• [To do]
Output only the lines of the entries that follow, starting at the one with "0.360 ns (-1.41 ns)" and running down to the one with "## run 2: per-layer routing", both included and unchanged.
(Given information Opens)
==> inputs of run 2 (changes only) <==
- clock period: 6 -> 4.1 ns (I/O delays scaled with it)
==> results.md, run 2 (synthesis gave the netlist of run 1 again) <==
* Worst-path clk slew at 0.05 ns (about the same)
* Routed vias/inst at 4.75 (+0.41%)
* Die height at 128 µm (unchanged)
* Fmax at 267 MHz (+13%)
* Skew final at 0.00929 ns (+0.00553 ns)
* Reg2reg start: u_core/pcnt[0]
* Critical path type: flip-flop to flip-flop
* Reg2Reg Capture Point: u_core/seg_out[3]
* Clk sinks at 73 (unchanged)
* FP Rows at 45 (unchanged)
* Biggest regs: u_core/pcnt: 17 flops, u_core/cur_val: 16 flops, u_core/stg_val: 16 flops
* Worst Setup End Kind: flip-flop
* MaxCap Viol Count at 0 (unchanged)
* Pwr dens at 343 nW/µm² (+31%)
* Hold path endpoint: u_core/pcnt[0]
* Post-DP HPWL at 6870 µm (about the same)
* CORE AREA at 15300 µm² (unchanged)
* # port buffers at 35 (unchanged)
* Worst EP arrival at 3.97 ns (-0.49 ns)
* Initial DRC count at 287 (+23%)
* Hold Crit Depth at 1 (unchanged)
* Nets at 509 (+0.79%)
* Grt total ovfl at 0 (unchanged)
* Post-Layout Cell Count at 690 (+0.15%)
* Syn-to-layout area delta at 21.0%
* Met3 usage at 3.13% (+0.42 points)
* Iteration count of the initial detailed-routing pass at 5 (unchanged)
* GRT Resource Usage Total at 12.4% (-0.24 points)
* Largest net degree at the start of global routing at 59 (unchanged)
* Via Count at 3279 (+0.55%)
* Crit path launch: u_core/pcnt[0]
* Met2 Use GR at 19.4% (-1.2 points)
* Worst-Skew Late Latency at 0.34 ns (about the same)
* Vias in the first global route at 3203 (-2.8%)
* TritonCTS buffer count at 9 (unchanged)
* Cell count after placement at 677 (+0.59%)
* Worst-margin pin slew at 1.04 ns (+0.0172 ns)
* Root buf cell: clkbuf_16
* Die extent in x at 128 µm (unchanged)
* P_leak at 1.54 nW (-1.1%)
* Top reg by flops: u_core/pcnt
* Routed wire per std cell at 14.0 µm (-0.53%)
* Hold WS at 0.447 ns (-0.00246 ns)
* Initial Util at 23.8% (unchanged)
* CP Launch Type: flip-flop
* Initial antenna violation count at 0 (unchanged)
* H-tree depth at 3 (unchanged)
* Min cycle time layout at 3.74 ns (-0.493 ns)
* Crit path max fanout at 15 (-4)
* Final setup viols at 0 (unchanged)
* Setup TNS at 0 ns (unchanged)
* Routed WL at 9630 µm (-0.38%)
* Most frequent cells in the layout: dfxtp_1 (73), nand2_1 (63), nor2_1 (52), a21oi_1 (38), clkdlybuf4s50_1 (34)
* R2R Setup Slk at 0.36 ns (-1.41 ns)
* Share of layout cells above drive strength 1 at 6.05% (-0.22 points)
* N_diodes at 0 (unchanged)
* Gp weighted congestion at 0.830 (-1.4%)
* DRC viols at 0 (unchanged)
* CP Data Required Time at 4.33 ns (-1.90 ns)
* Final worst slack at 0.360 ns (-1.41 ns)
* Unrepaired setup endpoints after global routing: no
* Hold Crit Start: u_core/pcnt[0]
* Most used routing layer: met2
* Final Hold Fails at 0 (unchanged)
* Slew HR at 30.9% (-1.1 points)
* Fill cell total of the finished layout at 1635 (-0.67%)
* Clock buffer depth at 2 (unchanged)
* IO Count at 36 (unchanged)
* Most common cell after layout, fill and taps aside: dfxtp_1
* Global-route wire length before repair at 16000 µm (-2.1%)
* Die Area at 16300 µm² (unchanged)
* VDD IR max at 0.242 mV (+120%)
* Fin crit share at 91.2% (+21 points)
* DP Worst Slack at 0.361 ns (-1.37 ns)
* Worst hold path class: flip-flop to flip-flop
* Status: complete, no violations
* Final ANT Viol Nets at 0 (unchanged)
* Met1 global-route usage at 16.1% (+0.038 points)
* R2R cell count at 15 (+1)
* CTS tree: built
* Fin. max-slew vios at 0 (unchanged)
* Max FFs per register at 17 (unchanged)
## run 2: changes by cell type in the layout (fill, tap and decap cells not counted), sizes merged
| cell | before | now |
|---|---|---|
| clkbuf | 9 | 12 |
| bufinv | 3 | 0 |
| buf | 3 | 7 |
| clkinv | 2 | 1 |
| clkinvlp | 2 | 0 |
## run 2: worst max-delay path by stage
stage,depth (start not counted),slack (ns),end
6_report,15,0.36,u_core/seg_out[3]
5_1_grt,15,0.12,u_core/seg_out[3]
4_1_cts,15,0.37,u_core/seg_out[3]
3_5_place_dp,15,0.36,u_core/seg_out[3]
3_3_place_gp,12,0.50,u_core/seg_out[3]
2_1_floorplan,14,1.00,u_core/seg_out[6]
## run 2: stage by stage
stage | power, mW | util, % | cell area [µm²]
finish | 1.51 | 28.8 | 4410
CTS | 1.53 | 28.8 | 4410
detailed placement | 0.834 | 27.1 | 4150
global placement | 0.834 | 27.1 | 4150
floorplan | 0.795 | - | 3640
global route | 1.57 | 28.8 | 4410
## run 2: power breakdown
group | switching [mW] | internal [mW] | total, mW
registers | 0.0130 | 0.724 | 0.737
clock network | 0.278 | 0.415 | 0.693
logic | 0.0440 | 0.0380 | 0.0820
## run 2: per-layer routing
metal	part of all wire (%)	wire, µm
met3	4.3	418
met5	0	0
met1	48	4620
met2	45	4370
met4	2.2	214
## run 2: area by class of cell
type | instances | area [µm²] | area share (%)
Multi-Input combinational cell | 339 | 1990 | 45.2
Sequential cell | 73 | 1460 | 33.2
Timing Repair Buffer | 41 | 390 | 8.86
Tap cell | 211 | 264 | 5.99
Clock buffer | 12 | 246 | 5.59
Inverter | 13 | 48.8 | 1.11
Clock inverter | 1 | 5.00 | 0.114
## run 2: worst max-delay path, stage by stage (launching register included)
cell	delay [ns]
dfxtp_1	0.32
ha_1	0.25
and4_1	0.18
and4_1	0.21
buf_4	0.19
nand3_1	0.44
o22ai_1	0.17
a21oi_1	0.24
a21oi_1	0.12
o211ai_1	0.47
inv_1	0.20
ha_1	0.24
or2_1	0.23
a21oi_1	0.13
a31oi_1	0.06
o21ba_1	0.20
(Given information Closes)
(Given information Opens)
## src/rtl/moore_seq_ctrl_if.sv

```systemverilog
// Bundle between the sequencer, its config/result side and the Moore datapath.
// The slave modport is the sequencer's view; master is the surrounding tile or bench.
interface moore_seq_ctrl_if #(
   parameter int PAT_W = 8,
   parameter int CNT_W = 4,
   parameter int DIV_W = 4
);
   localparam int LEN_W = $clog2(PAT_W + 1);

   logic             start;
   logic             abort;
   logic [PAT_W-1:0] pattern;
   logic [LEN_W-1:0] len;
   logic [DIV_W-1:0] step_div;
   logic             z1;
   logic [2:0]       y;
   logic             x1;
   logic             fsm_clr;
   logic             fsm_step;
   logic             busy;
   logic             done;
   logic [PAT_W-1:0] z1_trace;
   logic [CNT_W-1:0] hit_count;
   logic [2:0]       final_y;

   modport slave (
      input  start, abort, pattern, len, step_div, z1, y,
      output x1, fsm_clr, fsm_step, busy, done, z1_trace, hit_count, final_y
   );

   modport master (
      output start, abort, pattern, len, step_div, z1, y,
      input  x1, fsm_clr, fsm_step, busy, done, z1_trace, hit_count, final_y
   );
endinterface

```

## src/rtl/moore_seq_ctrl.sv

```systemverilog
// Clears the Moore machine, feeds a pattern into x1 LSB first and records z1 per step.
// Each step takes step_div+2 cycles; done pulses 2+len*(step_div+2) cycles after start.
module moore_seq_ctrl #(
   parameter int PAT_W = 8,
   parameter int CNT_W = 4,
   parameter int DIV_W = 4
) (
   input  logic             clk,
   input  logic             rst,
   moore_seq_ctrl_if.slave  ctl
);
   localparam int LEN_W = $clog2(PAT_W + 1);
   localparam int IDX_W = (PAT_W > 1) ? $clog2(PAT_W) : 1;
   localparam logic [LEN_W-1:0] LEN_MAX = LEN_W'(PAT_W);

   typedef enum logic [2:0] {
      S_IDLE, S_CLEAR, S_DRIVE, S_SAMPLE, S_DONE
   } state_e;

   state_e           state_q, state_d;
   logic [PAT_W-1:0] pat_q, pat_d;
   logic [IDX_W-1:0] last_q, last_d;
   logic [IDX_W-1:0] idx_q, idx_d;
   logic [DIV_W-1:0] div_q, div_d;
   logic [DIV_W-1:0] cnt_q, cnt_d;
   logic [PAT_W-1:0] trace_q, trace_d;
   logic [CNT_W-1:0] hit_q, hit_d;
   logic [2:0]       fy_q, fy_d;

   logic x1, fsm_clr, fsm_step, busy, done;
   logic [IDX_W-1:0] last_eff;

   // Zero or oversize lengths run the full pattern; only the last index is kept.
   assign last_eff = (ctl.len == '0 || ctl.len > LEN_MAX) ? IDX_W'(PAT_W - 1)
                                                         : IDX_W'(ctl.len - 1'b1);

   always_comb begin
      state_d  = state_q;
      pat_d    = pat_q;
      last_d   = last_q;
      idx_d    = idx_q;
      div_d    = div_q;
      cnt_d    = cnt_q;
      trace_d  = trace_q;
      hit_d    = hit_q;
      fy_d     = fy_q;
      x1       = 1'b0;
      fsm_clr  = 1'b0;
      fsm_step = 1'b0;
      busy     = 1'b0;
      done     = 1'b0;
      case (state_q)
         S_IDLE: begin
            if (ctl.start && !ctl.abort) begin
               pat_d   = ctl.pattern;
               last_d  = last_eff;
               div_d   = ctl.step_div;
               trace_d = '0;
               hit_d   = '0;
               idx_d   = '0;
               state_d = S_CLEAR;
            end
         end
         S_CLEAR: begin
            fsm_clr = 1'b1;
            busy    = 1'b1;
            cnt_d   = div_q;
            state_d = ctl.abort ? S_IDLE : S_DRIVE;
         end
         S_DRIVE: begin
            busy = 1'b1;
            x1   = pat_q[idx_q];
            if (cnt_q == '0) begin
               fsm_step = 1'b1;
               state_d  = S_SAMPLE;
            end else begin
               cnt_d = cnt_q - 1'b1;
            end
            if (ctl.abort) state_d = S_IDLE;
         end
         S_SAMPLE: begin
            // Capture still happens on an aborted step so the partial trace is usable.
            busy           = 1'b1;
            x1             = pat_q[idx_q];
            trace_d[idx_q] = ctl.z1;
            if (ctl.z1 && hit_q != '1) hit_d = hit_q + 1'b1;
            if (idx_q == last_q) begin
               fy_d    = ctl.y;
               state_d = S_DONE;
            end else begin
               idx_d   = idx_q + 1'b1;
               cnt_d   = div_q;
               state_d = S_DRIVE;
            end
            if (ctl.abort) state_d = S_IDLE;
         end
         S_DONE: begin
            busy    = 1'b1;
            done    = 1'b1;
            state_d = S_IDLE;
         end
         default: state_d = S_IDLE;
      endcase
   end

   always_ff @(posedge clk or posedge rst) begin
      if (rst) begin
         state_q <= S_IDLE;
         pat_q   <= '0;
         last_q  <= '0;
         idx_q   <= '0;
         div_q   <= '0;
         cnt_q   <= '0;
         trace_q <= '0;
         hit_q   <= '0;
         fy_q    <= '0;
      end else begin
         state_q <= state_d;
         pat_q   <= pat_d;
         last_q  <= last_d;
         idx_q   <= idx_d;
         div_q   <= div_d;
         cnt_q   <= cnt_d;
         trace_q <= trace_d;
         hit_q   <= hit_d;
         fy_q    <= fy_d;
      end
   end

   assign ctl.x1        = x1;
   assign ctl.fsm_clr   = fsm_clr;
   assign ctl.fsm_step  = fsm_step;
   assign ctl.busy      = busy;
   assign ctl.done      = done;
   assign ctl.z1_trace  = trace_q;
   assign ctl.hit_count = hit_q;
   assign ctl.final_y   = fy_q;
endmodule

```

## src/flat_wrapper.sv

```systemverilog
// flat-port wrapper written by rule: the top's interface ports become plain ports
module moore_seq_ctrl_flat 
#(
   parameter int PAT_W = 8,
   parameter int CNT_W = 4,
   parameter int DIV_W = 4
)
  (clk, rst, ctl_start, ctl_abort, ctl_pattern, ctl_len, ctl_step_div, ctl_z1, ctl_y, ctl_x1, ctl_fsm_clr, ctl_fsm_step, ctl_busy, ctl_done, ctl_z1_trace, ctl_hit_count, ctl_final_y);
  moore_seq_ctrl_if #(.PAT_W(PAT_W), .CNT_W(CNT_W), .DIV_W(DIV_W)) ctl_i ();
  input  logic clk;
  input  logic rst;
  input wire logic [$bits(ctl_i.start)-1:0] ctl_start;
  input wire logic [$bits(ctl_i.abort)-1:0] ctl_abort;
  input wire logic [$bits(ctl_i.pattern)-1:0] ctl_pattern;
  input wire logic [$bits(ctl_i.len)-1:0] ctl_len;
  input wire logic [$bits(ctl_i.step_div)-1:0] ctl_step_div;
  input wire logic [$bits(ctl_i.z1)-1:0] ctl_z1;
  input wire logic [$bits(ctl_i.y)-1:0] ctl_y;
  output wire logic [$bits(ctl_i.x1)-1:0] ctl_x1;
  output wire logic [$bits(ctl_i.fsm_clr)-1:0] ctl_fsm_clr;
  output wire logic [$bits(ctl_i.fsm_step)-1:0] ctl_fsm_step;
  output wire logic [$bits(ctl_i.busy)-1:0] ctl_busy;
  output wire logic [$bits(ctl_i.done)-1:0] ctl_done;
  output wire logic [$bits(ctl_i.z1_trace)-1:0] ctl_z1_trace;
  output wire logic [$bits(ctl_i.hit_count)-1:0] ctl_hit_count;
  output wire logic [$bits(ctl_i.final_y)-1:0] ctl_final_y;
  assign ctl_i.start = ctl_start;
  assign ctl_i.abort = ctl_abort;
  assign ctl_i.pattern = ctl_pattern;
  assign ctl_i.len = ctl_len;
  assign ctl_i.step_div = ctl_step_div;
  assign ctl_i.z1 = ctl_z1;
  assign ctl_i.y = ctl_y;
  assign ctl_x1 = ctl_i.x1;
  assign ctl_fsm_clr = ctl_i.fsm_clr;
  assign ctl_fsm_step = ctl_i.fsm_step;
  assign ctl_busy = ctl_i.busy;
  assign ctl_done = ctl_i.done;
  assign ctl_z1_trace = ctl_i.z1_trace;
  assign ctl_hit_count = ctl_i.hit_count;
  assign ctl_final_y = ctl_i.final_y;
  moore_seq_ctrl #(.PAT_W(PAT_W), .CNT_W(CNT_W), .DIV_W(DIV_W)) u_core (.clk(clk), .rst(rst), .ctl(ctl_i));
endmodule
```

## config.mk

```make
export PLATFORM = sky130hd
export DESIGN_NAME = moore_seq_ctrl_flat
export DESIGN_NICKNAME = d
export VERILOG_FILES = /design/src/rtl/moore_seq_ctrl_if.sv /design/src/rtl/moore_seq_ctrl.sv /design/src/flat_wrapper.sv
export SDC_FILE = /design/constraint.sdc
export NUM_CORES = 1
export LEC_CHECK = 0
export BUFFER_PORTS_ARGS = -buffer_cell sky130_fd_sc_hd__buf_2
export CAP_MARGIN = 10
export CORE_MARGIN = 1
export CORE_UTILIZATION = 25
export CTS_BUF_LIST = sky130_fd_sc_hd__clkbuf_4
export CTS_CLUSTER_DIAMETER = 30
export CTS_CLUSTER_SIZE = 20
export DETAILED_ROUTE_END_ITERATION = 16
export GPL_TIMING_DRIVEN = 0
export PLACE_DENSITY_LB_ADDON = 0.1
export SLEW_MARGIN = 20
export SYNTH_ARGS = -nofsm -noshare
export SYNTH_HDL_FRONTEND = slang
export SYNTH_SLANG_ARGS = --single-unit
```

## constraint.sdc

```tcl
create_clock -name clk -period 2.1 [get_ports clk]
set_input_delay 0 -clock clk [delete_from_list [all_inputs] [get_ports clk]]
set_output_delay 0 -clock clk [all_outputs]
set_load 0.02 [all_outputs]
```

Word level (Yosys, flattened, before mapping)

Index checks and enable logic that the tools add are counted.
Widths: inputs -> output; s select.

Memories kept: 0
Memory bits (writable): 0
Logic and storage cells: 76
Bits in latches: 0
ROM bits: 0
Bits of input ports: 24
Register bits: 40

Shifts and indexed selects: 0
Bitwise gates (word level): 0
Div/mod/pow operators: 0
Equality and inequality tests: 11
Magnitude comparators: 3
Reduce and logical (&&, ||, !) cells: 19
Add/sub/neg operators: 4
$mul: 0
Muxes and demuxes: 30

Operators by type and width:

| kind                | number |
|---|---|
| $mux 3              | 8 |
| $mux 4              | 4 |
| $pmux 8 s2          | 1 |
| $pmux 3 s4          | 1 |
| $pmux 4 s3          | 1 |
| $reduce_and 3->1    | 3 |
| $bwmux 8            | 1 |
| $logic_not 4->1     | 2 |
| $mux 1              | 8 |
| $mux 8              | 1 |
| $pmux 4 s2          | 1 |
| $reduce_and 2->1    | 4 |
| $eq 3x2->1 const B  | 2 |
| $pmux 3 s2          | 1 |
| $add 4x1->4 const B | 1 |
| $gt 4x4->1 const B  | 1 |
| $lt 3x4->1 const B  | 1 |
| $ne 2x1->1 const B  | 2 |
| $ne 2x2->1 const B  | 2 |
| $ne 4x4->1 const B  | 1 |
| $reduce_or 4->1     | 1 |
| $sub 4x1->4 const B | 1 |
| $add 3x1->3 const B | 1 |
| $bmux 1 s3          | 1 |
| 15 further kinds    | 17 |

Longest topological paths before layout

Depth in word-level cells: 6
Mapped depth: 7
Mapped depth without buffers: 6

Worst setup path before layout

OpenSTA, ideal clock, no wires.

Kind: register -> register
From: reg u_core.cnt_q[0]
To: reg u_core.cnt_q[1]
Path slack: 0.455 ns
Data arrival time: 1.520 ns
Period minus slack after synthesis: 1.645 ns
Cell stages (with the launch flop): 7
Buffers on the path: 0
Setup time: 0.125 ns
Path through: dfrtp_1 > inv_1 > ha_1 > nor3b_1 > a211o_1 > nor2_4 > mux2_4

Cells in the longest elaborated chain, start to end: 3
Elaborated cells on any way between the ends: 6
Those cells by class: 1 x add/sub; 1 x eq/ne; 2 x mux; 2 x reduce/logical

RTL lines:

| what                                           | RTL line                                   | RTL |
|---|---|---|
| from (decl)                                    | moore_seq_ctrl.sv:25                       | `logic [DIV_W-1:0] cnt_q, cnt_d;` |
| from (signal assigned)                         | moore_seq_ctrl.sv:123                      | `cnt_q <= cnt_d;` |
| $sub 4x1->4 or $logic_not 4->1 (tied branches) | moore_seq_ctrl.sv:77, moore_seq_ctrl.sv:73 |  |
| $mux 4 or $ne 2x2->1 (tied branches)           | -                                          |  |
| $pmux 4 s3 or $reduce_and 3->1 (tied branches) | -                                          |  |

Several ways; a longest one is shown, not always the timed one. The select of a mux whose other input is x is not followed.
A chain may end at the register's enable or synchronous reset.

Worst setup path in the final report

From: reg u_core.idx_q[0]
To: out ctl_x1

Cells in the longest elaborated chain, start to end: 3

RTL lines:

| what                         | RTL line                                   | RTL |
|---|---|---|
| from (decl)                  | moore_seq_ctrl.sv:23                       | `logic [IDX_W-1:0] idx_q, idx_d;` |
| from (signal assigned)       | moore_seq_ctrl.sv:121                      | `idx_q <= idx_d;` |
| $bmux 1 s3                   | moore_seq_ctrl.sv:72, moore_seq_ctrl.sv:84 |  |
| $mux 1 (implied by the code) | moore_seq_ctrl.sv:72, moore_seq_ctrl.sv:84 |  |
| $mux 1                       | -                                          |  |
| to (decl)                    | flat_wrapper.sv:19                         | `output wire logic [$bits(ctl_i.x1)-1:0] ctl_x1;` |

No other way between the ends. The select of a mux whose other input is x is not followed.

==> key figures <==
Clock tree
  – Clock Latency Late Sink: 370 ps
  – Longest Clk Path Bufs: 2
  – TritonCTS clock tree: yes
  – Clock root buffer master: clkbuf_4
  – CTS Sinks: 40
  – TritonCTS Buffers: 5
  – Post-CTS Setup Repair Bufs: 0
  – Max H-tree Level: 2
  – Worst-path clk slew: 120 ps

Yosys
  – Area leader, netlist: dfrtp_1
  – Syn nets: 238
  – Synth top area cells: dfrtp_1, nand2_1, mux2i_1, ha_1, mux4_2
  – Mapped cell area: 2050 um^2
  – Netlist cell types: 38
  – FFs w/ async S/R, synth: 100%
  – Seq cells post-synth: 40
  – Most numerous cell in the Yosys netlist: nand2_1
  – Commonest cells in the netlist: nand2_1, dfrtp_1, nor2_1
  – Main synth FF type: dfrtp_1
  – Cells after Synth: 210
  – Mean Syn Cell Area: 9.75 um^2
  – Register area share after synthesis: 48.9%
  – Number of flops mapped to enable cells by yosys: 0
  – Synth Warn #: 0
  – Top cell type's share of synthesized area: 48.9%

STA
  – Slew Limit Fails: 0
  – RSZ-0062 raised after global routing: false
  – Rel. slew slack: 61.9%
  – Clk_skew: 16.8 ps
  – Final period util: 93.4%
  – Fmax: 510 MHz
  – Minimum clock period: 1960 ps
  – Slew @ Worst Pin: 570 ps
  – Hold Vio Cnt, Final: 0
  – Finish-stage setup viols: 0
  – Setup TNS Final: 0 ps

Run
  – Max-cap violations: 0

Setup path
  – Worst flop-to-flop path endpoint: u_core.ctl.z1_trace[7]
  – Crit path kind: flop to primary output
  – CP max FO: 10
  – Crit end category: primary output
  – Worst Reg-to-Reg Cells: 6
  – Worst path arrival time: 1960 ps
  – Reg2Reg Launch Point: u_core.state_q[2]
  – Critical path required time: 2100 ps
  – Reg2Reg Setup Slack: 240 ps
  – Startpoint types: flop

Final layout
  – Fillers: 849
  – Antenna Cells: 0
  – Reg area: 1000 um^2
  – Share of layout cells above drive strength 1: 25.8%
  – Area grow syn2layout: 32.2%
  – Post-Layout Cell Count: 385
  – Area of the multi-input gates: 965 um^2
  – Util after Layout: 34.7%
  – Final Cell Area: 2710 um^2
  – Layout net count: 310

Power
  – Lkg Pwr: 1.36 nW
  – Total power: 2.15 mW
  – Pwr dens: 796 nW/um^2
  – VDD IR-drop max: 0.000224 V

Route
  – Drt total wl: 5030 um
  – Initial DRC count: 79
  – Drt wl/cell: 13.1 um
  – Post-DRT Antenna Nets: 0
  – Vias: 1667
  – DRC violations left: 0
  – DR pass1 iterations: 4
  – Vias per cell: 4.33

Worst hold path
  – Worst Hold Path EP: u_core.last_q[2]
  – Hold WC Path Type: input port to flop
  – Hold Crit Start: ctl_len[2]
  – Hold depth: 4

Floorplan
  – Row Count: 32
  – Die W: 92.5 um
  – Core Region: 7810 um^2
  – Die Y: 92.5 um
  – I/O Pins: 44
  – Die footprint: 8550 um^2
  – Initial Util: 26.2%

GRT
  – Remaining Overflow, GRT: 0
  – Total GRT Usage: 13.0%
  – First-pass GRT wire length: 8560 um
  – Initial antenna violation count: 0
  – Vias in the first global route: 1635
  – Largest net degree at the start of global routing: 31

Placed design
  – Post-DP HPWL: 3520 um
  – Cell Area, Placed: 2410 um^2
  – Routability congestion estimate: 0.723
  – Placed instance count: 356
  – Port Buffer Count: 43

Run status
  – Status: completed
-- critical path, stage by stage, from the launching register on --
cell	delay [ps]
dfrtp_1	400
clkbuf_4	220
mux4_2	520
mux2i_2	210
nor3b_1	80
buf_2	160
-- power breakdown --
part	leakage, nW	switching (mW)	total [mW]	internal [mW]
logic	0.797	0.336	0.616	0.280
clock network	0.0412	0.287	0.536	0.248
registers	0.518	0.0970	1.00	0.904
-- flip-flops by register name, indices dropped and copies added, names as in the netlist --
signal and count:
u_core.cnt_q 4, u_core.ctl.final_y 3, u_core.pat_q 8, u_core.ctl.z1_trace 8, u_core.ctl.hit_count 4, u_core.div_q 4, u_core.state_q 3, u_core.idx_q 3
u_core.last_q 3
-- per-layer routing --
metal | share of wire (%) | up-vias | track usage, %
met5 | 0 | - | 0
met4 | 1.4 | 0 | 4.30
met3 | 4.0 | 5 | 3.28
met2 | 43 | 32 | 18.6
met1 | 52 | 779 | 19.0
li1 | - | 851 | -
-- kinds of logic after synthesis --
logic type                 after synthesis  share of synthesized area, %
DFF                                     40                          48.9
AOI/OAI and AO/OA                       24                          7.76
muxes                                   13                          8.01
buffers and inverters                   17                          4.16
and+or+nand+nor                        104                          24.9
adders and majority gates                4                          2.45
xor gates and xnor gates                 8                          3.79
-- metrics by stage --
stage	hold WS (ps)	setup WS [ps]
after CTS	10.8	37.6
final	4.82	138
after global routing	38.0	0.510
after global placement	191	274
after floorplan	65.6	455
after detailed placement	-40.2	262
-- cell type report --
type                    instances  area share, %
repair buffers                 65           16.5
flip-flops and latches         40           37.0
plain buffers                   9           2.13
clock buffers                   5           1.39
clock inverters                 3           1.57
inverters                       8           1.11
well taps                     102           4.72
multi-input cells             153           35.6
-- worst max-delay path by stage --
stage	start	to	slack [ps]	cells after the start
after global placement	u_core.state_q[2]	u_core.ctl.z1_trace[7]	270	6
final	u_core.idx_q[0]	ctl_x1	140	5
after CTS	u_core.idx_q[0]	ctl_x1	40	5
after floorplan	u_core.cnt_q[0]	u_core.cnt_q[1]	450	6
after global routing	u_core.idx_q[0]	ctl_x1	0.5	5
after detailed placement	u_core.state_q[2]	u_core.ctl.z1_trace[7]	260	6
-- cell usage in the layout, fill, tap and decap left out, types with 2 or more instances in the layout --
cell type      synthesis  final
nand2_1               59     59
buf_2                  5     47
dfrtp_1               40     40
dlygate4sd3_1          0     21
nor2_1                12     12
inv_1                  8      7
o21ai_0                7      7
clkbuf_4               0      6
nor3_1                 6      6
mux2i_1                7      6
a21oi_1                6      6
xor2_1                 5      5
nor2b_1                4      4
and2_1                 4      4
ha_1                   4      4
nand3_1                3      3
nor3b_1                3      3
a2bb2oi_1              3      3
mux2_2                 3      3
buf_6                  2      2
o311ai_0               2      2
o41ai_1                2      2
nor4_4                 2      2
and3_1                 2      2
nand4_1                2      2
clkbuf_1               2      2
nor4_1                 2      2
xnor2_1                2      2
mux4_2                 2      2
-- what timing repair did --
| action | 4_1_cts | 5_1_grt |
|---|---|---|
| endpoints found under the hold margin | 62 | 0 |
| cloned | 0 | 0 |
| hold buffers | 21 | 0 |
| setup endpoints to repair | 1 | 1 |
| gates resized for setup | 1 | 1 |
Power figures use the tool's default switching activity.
(Given information Closes)
• [Output]
* Final worst slack at 0.360 ns (-1.41 ns)
* Unrepaired setup endpoints after global routing: no
* Hold Crit Start: u_core/pcnt[0]
* Most used routing layer: met2
* Final Hold Fails at 0 (unchanged)
* Slew HR at 30.9% (-1.1 points)
* Fill cell total of the finished layout at 1635 (-0.67%)
* Clock buffer depth at 2 (unchanged)
* IO Count at 36 (unchanged)
* Most common cell after layout, fill and taps aside: dfxtp_1
* Global-route wire length before repair at 16000 µm (-2.1%)
* Die Area at 16300 µm² (unchanged)
* VDD IR max at 0.242 mV (+120%)
* Fin crit share at 91.2% (+21 points)
* DP Worst Slack at 0.361 ns (-1.37 ns)
* Worst hold path class: flip-flop to flip-flop
* Status: complete, no violations
* Final ANT Viol Nets at 0 (unchanged)
* Met1 global-route usage at 16.1% (+0.038 points)
* R2R cell count at 15 (+1)
* CTS tree: built
* Fin. max-slew vios at 0 (unchanged)
* Max FFs per register at 17 (unchanged)
## run 2: changes by cell type in the layout (fill, tap and decap cells not counted), sizes merged
| cell | before | now |
|---|---|---|
| clkbuf | 9 | 12 |
| bufinv | 3 | 0 |
| buf | 3 | 7 |
| clkinv | 2 | 1 |
| clkinvlp | 2 | 0 |
## run 2: worst max-delay path by stage
stage,depth (start not counted),slack (ns),end
6_report,15,0.36,u_core/seg_out[3]
5_1_grt,15,0.12,u_core/seg_out[3]
4_1_cts,15,0.37,u_core/seg_out[3]
3_5_place_dp,15,0.36,u_core/seg_out[3]
3_3_place_gp,12,0.50,u_core/seg_out[3]
2_1_floorplan,14,1.00,u_core/seg_out[6]
## run 2: stage by stage
stage | power, mW | util, % | cell area [µm²]
finish | 1.51 | 28.8 | 4410
CTS | 1.53 | 28.8 | 4410
detailed placement | 0.834 | 27.1 | 4150
global placement | 0.834 | 27.1 | 4150
floorplan | 0.795 | - | 3640
global route | 1.57 | 28.8 | 4410
## run 2: power breakdown
group | switching [mW] | internal [mW] | total, mW
registers | 0.0130 | 0.724 | 0.737
clock network | 0.278 | 0.415 | 0.693
logic | 0.0440 | 0.0380 | 0.0820
## run 2: per-layer routing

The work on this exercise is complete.